Flying Dust rap artist proves drive and talent can achieve dreams
- Chelsea Laskowski | May 07, 2018
Michael Vandale remembers the first time he wrote a rap. He was 11-years-old.
“It was chills down my spine. All I could think about was showing my friends and the pride that I got,” he said.
Years went by and the Flying Dust First Nation resident kept writing, filling binders with his lyrics, but didn’t pursue performing in a serious way.
At 29, he’s chasing that feeling once again. A group of friends in the industry who were releasing music inspired him to give it a try, even though he said he initially felt he didn’t have much talent.
“They told me, ‘You definitely got something, you gotta pursue that,’” Vandale said.
Starting off using a $30 microphone, it took him months of steady practice to project confidence with his raps. Under the rap name Gucci Brady, he said he gets a thrill from how people react to him starting off a rhyme slow and picking up speed. Vandale is building his home studio, investing thousands into new equipment to make and record his own beats.
Vandale’s Gucci Brady YouTube videos and the artist collective BRAYV Entertainment on Facebook are part of the new era of distributing music and building name recognition.
“You don’t need a record deal to make music. You got some equipment, a microphone and a laptop, you’re good to go,” he said.
Gucci Brady is one-half of the rap group Brayv Boyz along with Sask Savage, and said he’s been doing a lot of collaborations lately to raise his profile.
The hardest part of living on reserve is the distances, he said. Living near Meadow Lake means he’s travelling at least three hours for a gig. Performing in Saskatchewan cities like Saskatoon and Moose Jaw and travelling across the country for shows in Vancouver and Toronto, is tough to juggle with his four kids -- including a six-month-old -- and a job as a waiter that he’s held for years.
However, Vandale said when work is done and the kids are in bed he wants nothing more than to sit down, write and record.
“Now I feel, I hunger to be, I don’t know, to be something successful,” he said.
He said rapping has opened up doors in his life that he’d never expected or thought were possible.
“Before this music happened, I was pretty much a hermit, I stayed home, went to work, come home,” he said.

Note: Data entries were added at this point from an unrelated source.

$ cat config.mk
export PLATFORM = sky130hd
export DESIGN_NAME = slave_arbiter
export DESIGN_NICKNAME = d
export VERILOG_FILES = /design/src/rtl/slave_arbiter.sv
export SDC_FILE = /design/constraint.sdc
export NUM_CORES = 1
export LEC_CHECK = 0
export BUFFER_PORTS_ARGS = -buffer_cell sky130_fd_sc_hd__buf_2
export CORE_AREA = 5 5 92 94
export DETAILED_ROUTE_END_ITERATION = 6
export DIE_AREA = 0 0 97 99
export PLACE_DENSITY = 0.83
export SYNTH_ARGS = -nofsm -noshare
export SYNTH_HDL_FRONTEND = slang
export SYNTH_SLANG_ARGS = --single-unit
$ cat constraint.sdc
create_clock -name clk -period 19.6 [get_ports clk]
set_clock_uncertainty 0.15 [all_clocks]
set_input_delay 0.98 -clock clk [delete_from_list [all_inputs] [get_ports clk]]
set_output_delay 0.98 -clock clk [all_outputs]
set_load 0.05 [all_outputs]
$ cat src/rtl/slave_arbiter.sv
module slave_arbiter #(
  parameter int NM = 5,
  parameter int PW = 2,
  parameter int SW = 8,
  parameter int IW = $clog2(NM)
) (
  input  logic            clk,
  input  logic            rst_n,
  input  logic [NM-1:0]   req_i,
  input  logic [NM-1:0]   incr_i,
  input  logic [NM-1:0]   beat_i,
  input  logic [NM*3-1:0] brk_cfg_i,
  input  logic [1:0]      arb_mode_i,
  input  logic [1:0]      park_mode_i,
  input  logic [IW-1:0]   park_idx_i,
  input  logic [SW-1:0]   slot_lim_i,
  input  logic [NM*PW-1:0] prio_i,
  output logic [NM-1:0]   gnt_o,
  output logic [IW-1:0]   idx_o
);
  localparam int BW = 5;

  logic [NM*3-1:0]  brk_q;
  logic [1:0]       arb_q, park_q;
  logic [IW-1:0]    pidx_q;
  logic [SW-1:0]    lim_q;
  logic [NM*PW-1:0] prio_q;

  logic          own_vld_q;
  logic [IW-1:0] own_q, rr_q;
  logic [BW-1:0] beat_q;
  logic [SW-1:0] slot_q;

  logic busy;
  assign busy = own_vld_q & req_i[own_q];

  logic [NM*3-1:0]  brk_e;
  logic [1:0]       arb_e, park_e;
  logic [IW-1:0]    pidx_e;
  logic [SW-1:0]    lim_e;
  logic [NM*PW-1:0] prio_e;
  assign brk_e  = busy ? brk_q  : brk_cfg_i;
  assign arb_e  = busy ? arb_q  : arb_mode_i;
  assign park_e = busy ? park_q : park_mode_i;
  assign pidx_e = busy ? pidx_q : park_idx_i;
  assign lim_e  = busy ? lim_q  : slot_lim_i;
  assign prio_e = busy ? prio_q : prio_i;

  logic [2:0]    own_code;
  logic [BW-1:0] brk_len;
  assign own_code = brk_e[own_q*3 +: 3];
  always_comb begin
    case (own_code)
      3'd1:    brk_len = 5'd1;
      3'd2:    brk_len = 5'd4;
      3'd3:    brk_len = 5'd8;
      3'd4:    brk_len = 5'd16;
      default: brk_len = 5'd0;
    endcase
  end

  logic beat_hit, brk_pt, slot_pt, rearb;
  assign beat_hit = busy & incr_i[own_q] & beat_i[own_q];
  assign brk_pt   = beat_hit & (brk_len != '0) &
                    (({1'b0, beat_q} + 1'b1) == {1'b0, brk_len});
  assign slot_pt  = busy & (lim_e != '0) &
                    (({1'b0, slot_q} + 1'b1) == {1'b0, lim_e});
  assign rearb    = ~busy | brk_pt | slot_pt;

  logic          any_req, f_fp, f_rr;
  logic [PW-1:0] best;
  logic [IW-1:0] win_fp, win_rr, win;
  assign any_req = |req_i;

  always_comb begin
    win_fp = '0;
    win_rr = '0;
    f_fp   = 1'b0;
    f_rr   = 1'b0;
    best   = '0;
    for (int i = 0; i < NM; i++) begin
      if (req_i[i] && (!f_fp || prio_e[i*PW +: PW] > best)) begin
        f_fp   = 1'b1;
        best   = prio_e[i*PW +: PW];
        win_fp = IW'(i);
      end
    end
    for (int k = 1; k <= NM; k++) begin
      int j;
      j = int'(rr_q) + k;
      if (j >= NM) j = j - NM;
      if (!f_rr && req_i[j]) begin
        f_rr   = 1'b1;
        win_rr = IW'(j);
      end
    end
  end

  assign win = (arb_e == 2'd1) ? win_fp : win_rr;

  always_ff @(posedge clk or negedge rst_n) begin
    if (!rst_n) begin
      brk_q  <= '0;
      arb_q  <= '0;
      park_q <= '0;
      pidx_q <= '0;
      lim_q  <= '0;
      prio_q <= '0;
    end else if (!busy) begin
      brk_q  <= brk_cfg_i;
      arb_q  <= arb_mode_i;
      park_q <= park_mode_i;
      pidx_q <= park_idx_i;
      lim_q  <= slot_lim_i;
      prio_q <= prio_i;
    end
  end

  always_ff @(posedge clk or negedge rst_n) begin
    if (!rst_n) begin
      own_vld_q <= 1'b0;
      own_q     <= '0;
      rr_q      <= IW'(NM - 1);
      beat_q    <= '0;
      slot_q    <= '0;
    end else if (rearb) begin
      beat_q <= '0;
      slot_q <= '0;
      if (any_req) begin
        own_vld_q <= 1'b1;
        own_q     <= win;
        rr_q      <= win;
      end else begin
        case (park_e)
          2'd1: ;
          2'd2: begin
            own_vld_q <= int'(pidx_e) < NM;
            own_q     <= pidx_e;
          end
          default: own_vld_q <= 1'b0;
        endcase
      end
    end else begin
      beat_q <= beat_q + BW'(beat_hit);
      slot_q <= slot_q + 1'b1;
    end
  end

  assign gnt_o = own_vld_q ? (NM'(1) << own_q) : '0;
  assign idx_o = own_vld_q ? own_q : '0;

  p_onehot_r2: assert property (@(posedge clk) disable iff (!rst_n)
    $onehot0(gnt_o));

  p_idx_match_r2: assert property (@(posedge clk) disable iff (!rst_n)
    (|gnt_o) |-> gnt_o[idx_o]);

  p_hold_r3: assert property (@(posedge clk) disable iff (!rst_n)
    !rearb |=> $stable(gnt_o));

  p_park_none_r9: assert property (@(posedge clk) disable iff (!rst_n)
    (!any_req && (park_e == 2'd0 || park_e == 2'd3)) |=> (gnt_o == '0));

  p_park_fixed_r11: assert property (@(posedge clk) disable iff (!rst_n)
    (!any_req && park_e == 2'd2 && int'(pidx_e) < NM) |=>
      (gnt_o == (NM'(1) << $past(pidx_e))));
endmodule

# Word level (Yosys, flattened, before mapping)
# Cells that the tools add are included.
word_totals:
  register_bits: 60
  latchBits: 0
  ramBits: 0
  romBits: 0
  inputBits: 57
  output_inout_bits: 8
  elab_cells: 154
  n_memories: 0
classes:
  addsub: 14
  mul: 1
  div_mod_pow: 0
  order_cmp: 16
  eq_ne: 10
  shift: 2
  mux: 63
  n_bitwise: 10
  n_reduce_logical: 27
ops:
  columns: ["cell", "n"]
  rows:
  - ["$lt 32x5->1 const B", 5]
  - ["$mux 32", 5]
  - ["$mux 3", 13]
  - ["$sub 4x3->5 const B", 5]
  - ["$bmux 1 s3", 8]
  - ["$mux 1", 23]
  - ["$ge 4x3->1 const B", 5]
  - ["$pmux 5 s4", 1]
  - ["$mux 8", 2]
  - ["$mux 15", 1]
  - ["$shiftx 15x6->3", 1]
  - ["$mux 2", 6]
  - ["$mux 10", 1]
  - ["$mux 5", 2]
  - ["$add 8x1->9 const B", 1]
  - ["$eq 9x8->1", 1]
  - ["$add 3x2->4 const B", 2]
  - ["$add 3x3->4 const B", 2]
  - ["$add 8x1->8 const B", 1]
  - ["$gt 2x2->1", 4]
  - ["$logic_and 1x1->1", 8]
  - ["$logic_not 1->1", 8]
  - ["$reduce_bool 8->1", 1]
  - ["$and 1x1->1", 7]
  - ["22 further kinds", 30]

# Longest topological paths before layout
# Gate-level depths: netlist of run 1.
logic_depth:
  ltp_word: 23
  mapped_depth: 40
  depth_no_buf: 34

# Worst setup path after synthesis of run 1
# No wires, ideal clock.
synth_timing:
  path_kind: "input to register"
  startpoint: "in req_i[2]"
  endpoint: "reg own_q[0]"
  setup_time_ns: 0.128
  t_arrival_ns: 7.596
  required_ns: 19.322
  path_slack_ns: 11.727
  stages: 34
  path_buffers: 6
  cell_sequence: "buf_2 > mux2_2 > a32oi_1 > and2_1 > buf_6 > buf_6 > buf_6 > clkbuf_1 > clkbuf_1 > mux2_2 > ha_1 > nor2b_1 > o21ai_0 > a21oi_1 > nand2_1 > o21a_1 > ha_1 > a21oi_1 > a21oi_1 > o21ai_0 > mux2i_1 > ha_1 > a21oi_1 > o21a_1 > mux2_2 > ha_1 > nand2_1 > o21ai_0 > a21boi_0 > nor3_1 > a21o_1 > a211oi_1 > o22ai_1 > mux2_1"
synth_via:
  word_cells_on_any_way: 94
  cone_classes: "order compare (4); eq/ne (8); shift (1); mux (47); bitwise (10); reduce/logical (24)"
synth_rtl:
  columns: ["element", "line", "source"]
  rows:
  - ["from (decl)", "9", "input logic [NM-1:0] req_i,"]
  - ["$bmux 1 s3 *", "35", "assign busy = own_vld_q & req_i[own_q];"]
  - ["$mux 1 (implied by the code) *", "35", null]
  - ["$and 1x1->1 *", "35", null]
  - ["$mux 10 *", null, null]
  - ["net prio_e[3]", "41", "logic [NM*PW-1:0] prio_e;"]
  - ["$gt 2x2->1", "82", "if (req_i[i] && (!f_fp || prio_e[i*PW +: PW] > best)) begin"]
  - ["$logic_or 1x1->1", "82", null]
  - ["$logic_and 1x1->1", "82", null]
  - ["[... 7 more ...]", null, null]
  - ["$logic_and 1x1->1", "82", null]
  - ["$mux 2 / $mux 1 (equally long branches)", "82", null]
  - ["$gt 2x2->1 / $logic_not 1->1 (equally long branches)", "82", null]
  - ["$logic_or 1x1->1", "82", null]
  - ["$logic_and 1x1->1", "82", null]
  - ["$mux 3 *", "82", null]
  - ["$mux 3 *", "99", "assign win = (arb_e == 2'd1) ? win_fp : win_rr;"]
  - ["$mux 3 *", "129", "if (any_req) begin"]
  - ["to (signal assigned)", "131", "own_q <= win;"]
  - ["to (signal assigned)", "138", "own_q <= pidx_e;"]
  - ["to (decl)", "30", "logic [IW-1:0] own_q, rr_q;"]
# Mark *: on every way through the listed nets, which the timed path passes. The rest lies on a longest branch. The select of a mux whose other input is x is not followed.
# A chain may end at the register's enable or synchronous reset.

# Worst setup path after layout of run 1
layout_timing:
  startpoint: "in req_i[2]"
  endpoint: "reg own_q[0]"
layout_via:
  elab_chain_len: 23
  word_cells_on_any_way: 94
  cone_classes: "order compare (4); eq/ne (8); shift (1); mux (47); bitwise (10); reduce/logical (24)"
layout_rtl:
  columns: ["element", "line"]
  rows:
  - ["$bmux 1 s3 *", "35"]
  - ["$mux 1 (implied by the code) *", "35"]
  - ["$and 1x1->1 *", "35"]
  - ["$mux 10 *", null]
  - ["net prio_e[0]", "41"]
  - ["$mux 2 *", "82"]
  - ["$gt 2x2->1", "82"]
  - ["$logic_or 1x1->1", "82"]
  - ["[... 8 more ...]", null]
  - ["$logic_and 1x1->1", "82"]
  - ["$mux 2 / $mux 1 (equally long branches)", "82"]
  - ["$gt 2x2->1 / $logic_not 1->1 (equally long branches)", "82"]
  - ["$logic_or 1x1->1", "82"]
  - ["$logic_and 1x1->1", "82"]
  - ["$mux 3 *", "82"]
  - ["$mux 3 *", "99"]
  - ["$mux 3 *", "129"]
# Marks and branches as above.

==> run_results.csv, run 1 <==
group,metric,value,unit
cells_and_area,antenna_cells,0,
sta,rsz0062_at_grt,"no",
global_routing,antenna_found_initial,0,
logic_synthesis,synth_top_area_share,33.04,%
placed_design,dp_hpwl,7.836,mm
global_routing,grt_max_degree,61,
clock_network,hold_buffers,0,
clock_network,clock_latency,350,ps
cells_and_area,drive_gt1_share,21.23,%
route,drt-pass1-iter-count,5,
global_routing,grt_overflow,0,
sta,hold_viol,0,
floorplan,fp.dieH,99,um
logic_synthesis,synth_warnings,0,
placed_design,dp.cells,637,
setup_path,cp_common_cell,"a21oi_1",
clock_network,clock_path_buffers,2,
logic_synthesis,synthTopCellsByArea,"dfrtp_1 (33%), mux2i_1 (7.8%), ha_1 (6.7%)",
logic_synthesis,syn_nets,571,
clock_network,cts_max_level,3,
logic_synthesis,synth-async-reset-ratio,100.0,%
cells_and_area,final_cell_mix,"buf_2 (64), dfrtp_1 (59), inv_1 (42), nor2_1 (42), mux2i_1 (35)",
setup_path,cp_max_fo,49,
cells_and_area,nFillCells,612,
logic_synthesis,synthFlopType,"dfrtp_1",
setup_path,cpPeakStageDelay,560,ps
clock_network,cts_resized,0,
route,drc,0,
logic_synthesis,yosysSeqAreaShare,33.63,%
placed_design,pre_cts_slack,11560,ps
hold_path,hold_class,"reg2reg",
flow_run,maxCapViolations,0,
floorplan,die_area,0.009603,mm^2
sta,finalCritPeriodShare,40.24,%
clock_network,clock_sinks,60,
cells_and_area,final_cells,653,
route,vias_per_cell,5.948,
route,wl_per_cell,16.36,um
cells_and_area,areaGrowthSynthToFinish,12.49,%
global_routing,grt_pass1_wl,18.27,mm
sta,setup_ws,11710,ps
setup_path,startpoint_type,"input port",
clock_network,cts_tree,"done",
logic_synthesis,syn_inst,490,
clock_network,post_cts_buffers,0,
route,drtAntennaViolNets,0,
global_routing,grtUsageTotal,22.91,%
logic_synthesis,synth_top_cell_by_area,"dfrtp_1",
setup_path,critPathBufInv,5,
power_and_ir_drop,max-vdd-ir-drop,0.1098,mV
sta,worst_slew_pin_slew,1015,ps
cells_and_area,final_util,66.42,%
power_and_ir_drop,cellPowerDensity,195.1,mW/mm^2
sta,period_minus_slack,7886,ps
sta,setup_violations,0,
cells_and_area,final_common_cell,"buf_2",
clock_network,root_buffer,"clkbuf_8",
global_routing,first_global_vias,3897,
sta,setup_tns,0,ps
power_and_ir_drop,p_leak,2.413,nW
route,wirelength,10.68,mm
route,drtIter0Drc,257,
floorplan,die_w,97,um
logic_synthesis,synth_edf_count,0,
status,status,"complete, no violations",
setup_path,crit_path_top_delay_cell,"buf_4",
setup_path,path_class,"in2reg",
setup_path,critPathTopFamily,"compound AO/OA/AOI/OAI gates",
sta,slew_violations,0,
sta,slew_headroom,32.10,%
floorplan,core_area,0.007567,mm^2
logic_synthesis,syn_avg_cell_area,9.118,um^2
logic_synthesis,synth_seq_cells,60,
setup_path,required,19680,ps
clock_network,cts_made_buffers,9,
cells_and_area,nets,627,
setup_path,worstSetupEndpointType,"register",
floorplan,io_pins,65,
logic_synthesis,ys_types,69,
sta,fmax,0.1268,GHz
route,num_vias,3884,
floorplan,rows,32,
floorplan,start_util,59.04,%
setup_path,reg2reg_slack,11750,ps
placed_design,port-buffer-count,64,
setup_path,arrival,7970,ps
sta,whs,336.1,ps
placed_design,place.gp.congestion,0.8788,
logic_synthesis,syn_area,0.004468,mm^2
clock_network,clk_pin_slew,70,ps
## metal layers
metal | GRT usage [%] | vias to the layer above | part of all wire, % | wire length, um
li1 | - | 1876 | - | -
met1 | 29.83 | 1835 | 45 | 4808
met2 | 37.42 | 144 | 47 | 4976
met3 | 5.379 | 29 | 6.3 | 672
met4 | 8.315 | 0 | 2.1 | 226
met5 | 0 | - | 0 | 0
## Yosys cell counts, types with 3 or more instances
cell type and count:
nand2_1 27, buf_6 3, buf_2 3, ha_1 24, or3_1 5, nor3_1 11
dfrtp_1 59, o32ai_1 4, nor2_1 42, a21o_1 8, mux2_2 21, o21ai_0 12
o22ai_1 7, o211ai_1 3, nand3_1 9, nor3b_1 5, inv_1 42, nor4_1 5
o21a_1 3, mux2_1 5, nand2b_1 11, a31oi_1 9, mux2i_1 35, xnor2_1 13
a211oi_1 7, a21oi_1 26, o31ai_1 3, clkbuf_1 12, and2_1 11, or2_2 3
buf_1 3, nor2b_1 9, xor2_1 6
## worst register-to-register path, delay by kind of cell, from the launching register on
kind                       cells  cell delay (ps)
AOI/OAI and AO/OA             15             2680
adders and majority gates      4             1030
buffers and inverters          4              760
DFF                            1              650
muxes                          5             1820
and+or+nand+nor                5              630
## through the flow
step	power (mW)	area (um^2)
6_report	0.9804	5026
5_1_grt	1.063	5026
4_1_cts	0.9727	5026
3_5_place_dp	0.8557	4827
3_3_place_gp	0.8310	4827
2_1_floorplan	0.7319	4468
## sequential cells by signal, summed over array words and instances, names as in the netlist
| register | count |
|---|---|
| arb_q | 2 |
| beat_q | 5 |
| brk_q | 15 |
| lim_q | 8 |
| own_q | 3 |
| own_vld_q | 1 |
| park_q | 2 |
| pidx_q | 3 |
| prio_q | 10 |
| rr_q | 3 |
| slot_q | 8 |
## layout make-up
cell class	count	area, um^2	share of cell area, %
clock inverters	7	75.07	1.494
multi-input cells	366	2696	53.65
well taps	102	127.6	2.539
flip-flops and latches	60	1503	29.90
clock buffers	9	123.9	2.465
repair buffers	67	342.8	6.821
inverters	42	157.7	3.137
## cell families (layout without fill, tap and decap cells)
logic type                 count (synthesis)  after routing  share of synthesized area, %
xor gates and xnor gates                  19             19                         3.724
DFF                                       60             60                         33.63
adders and majority gates                 24             24                         6.721
muxes                                     62             62                         14.90
and+or+nand+nor                          153            153                         17.78
buffers and inverters                     64            125                         6.049
AOI/OAI and AO/OA                        108            108                         17.19
## path summary, 6_finish.rpt
path | cells after the start | from | endpoint
max | 34 | req_i[2] | own_q[0]
min | 1 | brk_q[13] | brk_q[13]
max reg2reg | 33 | own_q[0] | own_q[0]
min reg2reg | 1 | brk_q[13] | brk_q[13]
max in group asynchronous | 2 | rst_n | prio_q[6]
min in group asynchronous | 2 | rst_n | brk_q[4]
## report_power, final
part / switching, mW / internal [mW]
Combinational: 0.387 / 0.269
Clock: 0.0539 / 0.0592
Sequential: 0.0341 / 0.177
No activity file was read; power rests on OpenSTA's default activity.
==> run 2, diff against run 1 <==
- ABC_AREA: default -> 1
- CORE_AREA: 5 5 92 94 -> 5 5 100 102
- DIE_AREA: 0 0 97 99 -> 0 0 105 107
- PLACE_DENSITY: 0.83 -> 0.76
- clock period: 19.6 -> 6.49 ns (I/O delays scaled with it)
==> run_results.csv, run 2 <==
group,metric,value,unit
placed_design,placed_area,0.004972,mm^2
sta,hold_viol,0,
hold_path,whs_endpoint,"brk_q[12]",
clock_network,clock_sinks,60,
route,num_vias,4328,
power_and_ir_drop,clockPowerShare,10.2,%
cells_and_area,areaGrowthSynthToFinish,11.59,%
power_and_ir_drop,max-vdd-ir-drop,0.4735,mV
sta,finalCritPeriodShare,88.77,%
placed_design,dp.cells,826,
setup_path,startpoint_type,"register",
floorplan,io_pins,65,
setup_path,r2r_end,"own_q[1]",
cells_and_area,reg_top3,"brk_q: 15 flops, prio_q: 10 flops",
logic_synthesis,synth.most_common_cell,"nand2_1",
power_and_ir_drop,cellPowerDensity,589.8,mW/mm^2
logic_synthesis,synth_seq_cells,60,
sta,fmax,0.1736,GHz
logic_synthesis,synth_edf_count,0,
power_and_ir_drop,power_frac_comb,69.3,%
route,drc,0,
power_and_ir_drop,p_seq_share,20.5,%
sta,period_minus_slack,5761,ps
logic_synthesis,syn_nets,745,
sta,setup_tns,0,ps
power_and_ir_drop,p_leak,2.803,nW
clock_network,root_buffer,"clkbuf_8",
logic_synthesis,synth_warnings,0,
clock_network,clock_path_buffers,2,
setup_path,crit_path_top_delay_cell,"dfrtp_1",
power_and_ir_drop,p_switching,1.664,mW
flow_run,maxCapViolations,0,
sta,slew_violations,0,
setup_path,cp_common_cell,"nand2_1",
route,vias_per_cell,5.134,
floorplan,fp.dieH,107,um
placed_design,port-buffer-count,64,
placed_design,dp_hpwl,8.362,mm
floorplan,die_area,0.01124,mm^2
global_routing,grt_pass1_wl,18.51,mm
logic_synthesis,syn_inst,664,
cells_and_area,nFillCells,840,
status,status,"complete, no violations",
cells_and_area,finalInstanceArea,0.005166,mm^2
logic_synthesis,synth_top_cell_by_area,"dfrtp_1",
logic_synthesis,synthTopCellsByArea,"dfrtp_1 (32%), nand2_1 (15%), nand3_1 (7.8%)",
clock_network,cts_made_buffers,9,
global_routing,first_global_vias,4326,
logic_synthesis,yosysSeqAreaShare,32.46,%
route,wirelength,10.61,mm
setup_path,timing.rr.start,"own_q[0]",
cells_and_area,final_cells,843,
sta,rsz0062_at_grt,"no",
global_routing,grt_max_degree,61,
hold_path,hold_class,"in2reg",
cells_and_area,largest-register,"brk_q",
power_and_ir_drop,power,3.047,mW
cells_and_area,drive_gt1_share,17.35,%
sta,slew_headroom,50.53,%
setup_path,reg2reg_depth,44,
setup_path,reg2reg_slack,730,ps
setup_path,worstSetupEndpointType,"register",
floorplan,core_area,0.009021,mm^2
logic_synthesis,ys_types,42,
route,wl_per_cell,12.59,um
route,drt-pass1-iter-count,4,
floorplan,die_w,105,um
floorplan,start_util,51.32,%
route,drtAntennaViolNets,0,
floorplan,rows,35,
logic_synthesis,synth_top_area_share,31.89,%
sta,whs,64.75,ps
sta,worst_slew_pin_slew,742.0,ps
logic_synthesis,synthFlopType,"dfrtp_1",
cells_and_area,final_cell_mix,"nand2_1 (188), inv_1 (96), nand3_1 (72)",
global_routing,grtUsageTotal,19.55,%
route,drtIter0Drc,173,
cells_and_area,largest_reg_flops,15,
power_and_ir_drop,p_int,1.383,mW
setup_path,cp_max_fo,27,
global_routing,antenna_found_initial,0,
placed_design,place.gp.congestion,0.9092,
cells_and_area,antenna_cells,0,
logic_synthesis,synth-async-reset-ratio,100.0,%
sta,setup_violations,0,
setup_path,required,6620,ps
cells_and_area,final_common_cell,"nand2_1",
logic_synthesis,syn_area,0.004629,mm^2
clock_network,clock_latency,350,ps
setup_path,cp-startpoint,"own_q[0]",
hold_path,hold_depth,3,
clock_network,cts_max_level,3,
cells_and_area,nets,808,
clock_network,clk_pin_slew,70,ps
hold_path,hp-start,"brk_cfg_i[12]",
power_and_ir_drop,swShare,54.61,%
setup_path,arrival,5890,ps
clock_network,cts_tree,"done",
logic_synthesis,syn_avg_cell_area,6.972,um^2
setup_path,cpPeakStageDelay,480,ps
logic_synthesis,synth_common_cells,"nand2_1 (188), inv_1 (96), nand3_1 (72)",
setup_path,path_class,"reg2reg",
global_routing,grt_overflow,0,
-- run 2: power by group through the flow --
| stage | clock network [mW] | logic [mW] | registers [mW] |
|---|---|---|---|
| 4_1_cts | 0.323 | 2.11 | 0.624 |
| 6_report | 0.311 | 2.11 | 0.624 |
| 3_3_place_gp | 0 | 2.04 | 0.622 |
| 5_1_grt | 0.339 | 2.44 | 0.643 |
| 2_1_floorplan | 0 | 1.78 | 0.590 |
| 3_5_place_dp | 0 | 2.11 | 0.631 |
-- run 2: kinds of logic (layout without fill, tap and decap cells) --
kind of cell / count (synthesis) / after routing / synth area share, %
AOI/OAI and AO/OA: 68 / 68 / 8.730
xor gates and xnor gates: 21 / 21 / 3.973
adders and majority gates: 24 / 24 / 6.487
buffers and inverters: 115 / 183 / 11.05
DFF: 60 / 60 / 32.46
and+or+nand+nor: 376 / 376 / 37.30
-- run 2: layout make-up --
cell class,instances,area [um^2],area share (%)
multi-input cells,489,2615,50.62
flip-flops and latches,60,1503,29.09
inverters,100,380.4,7.363
repair buffers,67,345.3,6.684
well taps,111,138.9,2.688
clock buffers,9,123.9,2.398
clock inverters,7,60.06,1.163
-- run 2: through the flow --
step / setup WS, ps / utilization, %
final: 729.0 / 57.27
after global routing: 39.48 / 57.27
after CTS: 644.5 / 57.27
after detailed placement: 677.0 / 55.12
after global placement: 976.4 / 55.12
after floorplan: 965.6 / -
-- run 2: what timing repair did --
item,in CTS,in global routing
hold buffers,1,0
hold endpoints to repair,14,0
setup endpoints to repair,0,4
gates resized for setup,0,2
buffers inserted,0,0
-- run 2: worst max-delay path by stage --
stage / endpoint / slack, ps
2_1_floorplan: own_q[1] / 970
4_1_cts: own_q[1] / 640
6_report: own_q[1] / 730
3_5_place_dp: own_q[1] / 680
5_1_grt: own_q[1] / 40
3_3_place_gp: own_q[1] / 980
-- run 2: worst max-delay path, delay by kind of cell (launching register included) --
kind	cells	cell delay, ps
AO/OA/AOI/OAI	13	1490
flip-flops	1	480
AND/OR/NAND/NOR	19	1710
buffers and inverters	8	680
adder cells (fa/ha/maj)	4	1170
-- run 2: per-layer routing --
layer / routed length [um] / global-route usage [%]
met1: 4440 / 23.62
met2: 5343 / 34.04
met3: 582 / 4.094
met4: 248 / 7.489
met5: 0 / 0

Writing about a song every other day, he said his lyrics draw from experiences in his own life. A recent song he wrote called “I Am Brayv” deals with topics like his mother’s recent cancer diagnosis. While he said his childhood wasn’t tough, he faced discrimination, and that channels into his music as well.
Vandale’s boxes full of binders of old music he wrote years ago are clearly cherished.
“I can go back and read a page and I remember where I was when I wrote it. What I was doing that day. It’s like a nostalgic feeling,” he said.
Now that he has kids, he said it’s something he can hang onto for them as well.